Sunday River is fortunate to incorporate into its snowmaking mix the advanced technology of 75 Boyne Low-E Fan Guns developed by our parent company, Boyne Resorts. The Boyne Low-E gun converts water into snow crystals more efficiently - especially at marginal temperatures above 25 degrees. This greatly improves snow quality and reduces icy build-up while boosting energy and water efficiencies more than any previous technology.With the Boyne Low-E Fan Gun, compressed air is injected with a very small amount of water in an inner ring at the center of the gun. This compressed air/water mixture then freezes as it's propelled by the fan and merges with water from the outside nozzles to create crystals. The extended and tapered nose cone adds about 18 inches to the overall length and improves expansion cooling as the air leaves the gun. The greater the expansion cooling, the more water freezes. The unique shape and additional length raises velocity and distributes snow further, allowing more hang time for powdery snow. However, the true secret weapon in this snowgun is the exclusive Boyne-designed water bath technology that is capable of yielding higher production output while achieving lower energy consumption. The combination of each of these modifications has created a one-of-a-kind fan gun only found at Boyne resorts.

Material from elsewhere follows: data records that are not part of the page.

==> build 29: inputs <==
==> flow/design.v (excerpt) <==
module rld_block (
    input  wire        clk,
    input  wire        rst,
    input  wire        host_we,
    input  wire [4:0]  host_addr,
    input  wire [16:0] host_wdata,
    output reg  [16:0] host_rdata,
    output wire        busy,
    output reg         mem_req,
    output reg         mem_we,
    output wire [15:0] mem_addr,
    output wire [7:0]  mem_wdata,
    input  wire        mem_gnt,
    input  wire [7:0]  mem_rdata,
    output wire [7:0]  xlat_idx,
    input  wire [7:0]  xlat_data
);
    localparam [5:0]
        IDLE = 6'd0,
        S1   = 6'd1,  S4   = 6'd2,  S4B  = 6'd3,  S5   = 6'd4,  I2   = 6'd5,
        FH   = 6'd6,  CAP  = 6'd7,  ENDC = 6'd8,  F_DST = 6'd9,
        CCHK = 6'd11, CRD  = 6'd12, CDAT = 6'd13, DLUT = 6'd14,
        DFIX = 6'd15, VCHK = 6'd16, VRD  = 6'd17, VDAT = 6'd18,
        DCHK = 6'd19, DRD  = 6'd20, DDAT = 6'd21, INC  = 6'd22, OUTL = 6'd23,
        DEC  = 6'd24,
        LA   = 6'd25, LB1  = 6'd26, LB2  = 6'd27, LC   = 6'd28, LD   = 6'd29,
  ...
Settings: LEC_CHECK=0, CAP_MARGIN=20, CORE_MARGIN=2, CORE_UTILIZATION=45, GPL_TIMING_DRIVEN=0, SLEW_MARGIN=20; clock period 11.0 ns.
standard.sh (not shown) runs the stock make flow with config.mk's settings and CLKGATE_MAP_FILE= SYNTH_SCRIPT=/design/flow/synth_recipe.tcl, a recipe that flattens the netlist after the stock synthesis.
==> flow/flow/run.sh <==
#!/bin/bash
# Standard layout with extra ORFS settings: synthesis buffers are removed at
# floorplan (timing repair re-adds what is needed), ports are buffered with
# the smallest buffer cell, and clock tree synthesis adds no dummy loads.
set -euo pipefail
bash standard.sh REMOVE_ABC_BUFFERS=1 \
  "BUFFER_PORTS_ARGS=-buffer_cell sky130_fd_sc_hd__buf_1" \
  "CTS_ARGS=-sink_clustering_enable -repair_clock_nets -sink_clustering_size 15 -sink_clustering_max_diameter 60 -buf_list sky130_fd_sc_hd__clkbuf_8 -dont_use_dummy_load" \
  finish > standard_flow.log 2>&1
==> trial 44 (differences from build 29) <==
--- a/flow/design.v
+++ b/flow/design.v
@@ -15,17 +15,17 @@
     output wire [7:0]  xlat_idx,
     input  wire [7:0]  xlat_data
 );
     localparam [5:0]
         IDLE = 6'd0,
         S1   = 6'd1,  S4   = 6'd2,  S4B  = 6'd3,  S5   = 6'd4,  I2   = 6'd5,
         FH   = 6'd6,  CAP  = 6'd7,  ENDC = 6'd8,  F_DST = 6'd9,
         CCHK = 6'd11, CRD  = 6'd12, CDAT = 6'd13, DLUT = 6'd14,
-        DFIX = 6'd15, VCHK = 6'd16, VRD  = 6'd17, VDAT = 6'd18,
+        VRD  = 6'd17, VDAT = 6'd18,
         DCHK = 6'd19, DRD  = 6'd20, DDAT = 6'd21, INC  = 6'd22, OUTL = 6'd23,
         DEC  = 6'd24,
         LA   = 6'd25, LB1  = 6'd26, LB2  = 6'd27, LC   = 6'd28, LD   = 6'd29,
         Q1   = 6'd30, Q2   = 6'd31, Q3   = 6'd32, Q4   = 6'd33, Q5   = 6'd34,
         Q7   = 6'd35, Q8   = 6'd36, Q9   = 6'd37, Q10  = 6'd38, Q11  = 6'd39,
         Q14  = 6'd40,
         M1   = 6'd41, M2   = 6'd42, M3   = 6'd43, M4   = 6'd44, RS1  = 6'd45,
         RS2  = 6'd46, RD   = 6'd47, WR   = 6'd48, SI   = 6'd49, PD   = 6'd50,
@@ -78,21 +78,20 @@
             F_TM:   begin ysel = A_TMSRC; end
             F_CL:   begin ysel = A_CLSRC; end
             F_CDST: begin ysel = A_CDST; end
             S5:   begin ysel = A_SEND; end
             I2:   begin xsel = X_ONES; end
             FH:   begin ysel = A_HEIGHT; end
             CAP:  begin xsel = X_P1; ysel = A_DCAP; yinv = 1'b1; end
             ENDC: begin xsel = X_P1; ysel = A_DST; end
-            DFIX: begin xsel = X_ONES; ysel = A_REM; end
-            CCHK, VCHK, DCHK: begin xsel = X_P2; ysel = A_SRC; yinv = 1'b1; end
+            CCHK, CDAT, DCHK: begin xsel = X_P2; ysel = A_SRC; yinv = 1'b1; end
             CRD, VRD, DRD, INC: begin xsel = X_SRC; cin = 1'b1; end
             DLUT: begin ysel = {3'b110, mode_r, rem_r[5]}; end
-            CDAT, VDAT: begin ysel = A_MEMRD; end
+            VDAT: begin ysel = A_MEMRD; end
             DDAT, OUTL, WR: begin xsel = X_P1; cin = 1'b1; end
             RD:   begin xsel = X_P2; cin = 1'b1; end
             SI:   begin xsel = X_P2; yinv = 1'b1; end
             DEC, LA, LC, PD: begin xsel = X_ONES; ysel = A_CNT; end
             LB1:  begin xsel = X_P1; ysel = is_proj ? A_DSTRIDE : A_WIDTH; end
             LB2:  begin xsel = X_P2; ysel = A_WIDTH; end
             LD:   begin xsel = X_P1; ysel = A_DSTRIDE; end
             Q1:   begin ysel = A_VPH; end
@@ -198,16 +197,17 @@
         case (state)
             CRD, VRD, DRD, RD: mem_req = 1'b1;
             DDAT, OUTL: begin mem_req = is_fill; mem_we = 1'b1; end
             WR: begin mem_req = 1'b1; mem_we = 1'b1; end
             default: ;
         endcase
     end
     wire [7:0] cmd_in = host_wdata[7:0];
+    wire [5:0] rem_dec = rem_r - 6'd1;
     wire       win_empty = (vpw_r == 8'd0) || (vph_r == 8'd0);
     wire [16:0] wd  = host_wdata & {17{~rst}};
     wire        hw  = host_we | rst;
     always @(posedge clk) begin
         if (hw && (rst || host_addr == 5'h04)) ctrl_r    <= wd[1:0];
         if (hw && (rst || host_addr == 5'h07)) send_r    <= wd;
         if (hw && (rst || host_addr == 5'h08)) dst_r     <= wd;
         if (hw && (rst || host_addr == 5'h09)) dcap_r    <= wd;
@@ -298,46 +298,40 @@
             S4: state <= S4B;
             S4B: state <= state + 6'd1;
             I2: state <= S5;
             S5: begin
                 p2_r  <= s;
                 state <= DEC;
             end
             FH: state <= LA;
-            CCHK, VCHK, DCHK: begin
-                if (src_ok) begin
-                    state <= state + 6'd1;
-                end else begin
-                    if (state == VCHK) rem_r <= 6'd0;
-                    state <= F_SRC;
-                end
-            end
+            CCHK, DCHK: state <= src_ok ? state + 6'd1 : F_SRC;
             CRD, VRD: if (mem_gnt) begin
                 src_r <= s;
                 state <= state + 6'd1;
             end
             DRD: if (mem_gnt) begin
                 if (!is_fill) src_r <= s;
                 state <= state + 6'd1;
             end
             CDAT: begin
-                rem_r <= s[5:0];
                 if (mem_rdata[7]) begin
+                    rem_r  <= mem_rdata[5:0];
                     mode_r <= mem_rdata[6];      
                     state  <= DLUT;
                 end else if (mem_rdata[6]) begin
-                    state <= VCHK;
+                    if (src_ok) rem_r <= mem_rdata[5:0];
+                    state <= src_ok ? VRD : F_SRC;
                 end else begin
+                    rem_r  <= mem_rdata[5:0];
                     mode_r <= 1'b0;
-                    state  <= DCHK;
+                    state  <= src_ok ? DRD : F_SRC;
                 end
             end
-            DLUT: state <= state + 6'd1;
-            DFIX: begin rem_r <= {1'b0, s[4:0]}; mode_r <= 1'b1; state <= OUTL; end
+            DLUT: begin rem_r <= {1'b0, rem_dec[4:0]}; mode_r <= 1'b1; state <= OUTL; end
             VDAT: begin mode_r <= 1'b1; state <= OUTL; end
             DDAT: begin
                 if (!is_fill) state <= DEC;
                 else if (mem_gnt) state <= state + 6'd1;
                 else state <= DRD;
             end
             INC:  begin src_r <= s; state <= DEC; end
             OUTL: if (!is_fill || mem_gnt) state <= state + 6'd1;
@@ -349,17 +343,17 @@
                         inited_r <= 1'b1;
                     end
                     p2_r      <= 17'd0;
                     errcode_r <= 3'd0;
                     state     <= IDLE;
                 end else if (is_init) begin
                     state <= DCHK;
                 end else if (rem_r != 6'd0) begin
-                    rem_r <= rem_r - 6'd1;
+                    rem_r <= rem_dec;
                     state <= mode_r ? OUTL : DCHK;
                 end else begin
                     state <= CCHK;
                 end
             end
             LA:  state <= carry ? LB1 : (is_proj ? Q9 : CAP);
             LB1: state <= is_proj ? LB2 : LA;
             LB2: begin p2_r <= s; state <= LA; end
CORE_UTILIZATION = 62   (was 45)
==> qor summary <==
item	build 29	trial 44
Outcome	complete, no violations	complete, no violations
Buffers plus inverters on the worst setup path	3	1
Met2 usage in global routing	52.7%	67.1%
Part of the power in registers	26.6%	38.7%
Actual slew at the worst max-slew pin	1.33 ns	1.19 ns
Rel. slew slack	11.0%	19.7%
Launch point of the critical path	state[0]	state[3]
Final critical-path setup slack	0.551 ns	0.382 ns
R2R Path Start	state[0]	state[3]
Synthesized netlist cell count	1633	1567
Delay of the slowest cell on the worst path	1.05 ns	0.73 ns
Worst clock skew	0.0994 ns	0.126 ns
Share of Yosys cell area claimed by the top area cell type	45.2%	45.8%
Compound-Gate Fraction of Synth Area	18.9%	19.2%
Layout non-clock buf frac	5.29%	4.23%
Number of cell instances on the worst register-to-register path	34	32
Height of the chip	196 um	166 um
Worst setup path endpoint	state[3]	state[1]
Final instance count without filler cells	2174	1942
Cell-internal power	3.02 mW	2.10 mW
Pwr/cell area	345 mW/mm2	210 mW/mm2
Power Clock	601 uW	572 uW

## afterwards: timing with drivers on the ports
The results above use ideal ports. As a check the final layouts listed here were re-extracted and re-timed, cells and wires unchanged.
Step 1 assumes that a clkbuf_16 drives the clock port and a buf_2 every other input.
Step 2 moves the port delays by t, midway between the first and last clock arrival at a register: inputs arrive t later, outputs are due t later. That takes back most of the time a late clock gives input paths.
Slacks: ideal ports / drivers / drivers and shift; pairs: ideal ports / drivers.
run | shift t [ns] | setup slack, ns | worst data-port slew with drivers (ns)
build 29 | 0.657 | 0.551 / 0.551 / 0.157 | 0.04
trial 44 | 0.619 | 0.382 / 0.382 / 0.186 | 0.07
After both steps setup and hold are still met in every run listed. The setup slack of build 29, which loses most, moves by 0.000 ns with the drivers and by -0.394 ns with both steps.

Over the last several years Sunday River has also invested in tower mounts, which position snowguns high above trails to allow snow crystals more time to freeze in the air before settling down on trails and allow each gun to cover a greater surface area of the traits. To make these tower mounts even more effective, we have also invested in new energy-efficient gun heads which are able to make more snow using less energy, and allow us to run more snowguns at one time. This season, Sunday River has invested $1.1 million in 172 new, energy-efficient snowguns.

Sunday River was also the first to utilize computers to actually control snow quality. Some ski areas rely on snowmaking crews to literally hold their coat sleeves in a plume of snow to judge its quality. At Sunday River, a snowmaker calls the pump house by radio and gives his or her location. The crew chief then enters this location into the computer, which calculates the optimum setting for the guns there, based on the air, water pressure, and weather data, including temperature and humidity, which is relayed by remote weather stations at different elevation bands on the mountain. On each run, the crews check the settings and move the guns to ensure that coverage and snow quality is not only optimal, but consistent.

The Future

Snowmaking is a big part of Sunday River's history and will always be part of our future. As we look toward the future, we will continue investing in our snowmaking system and making each part of the snowmaking chain more efficient and more powerful. This means more snowguns, new technologies, and some big steps foward, like our plan to double the water capacity of our system.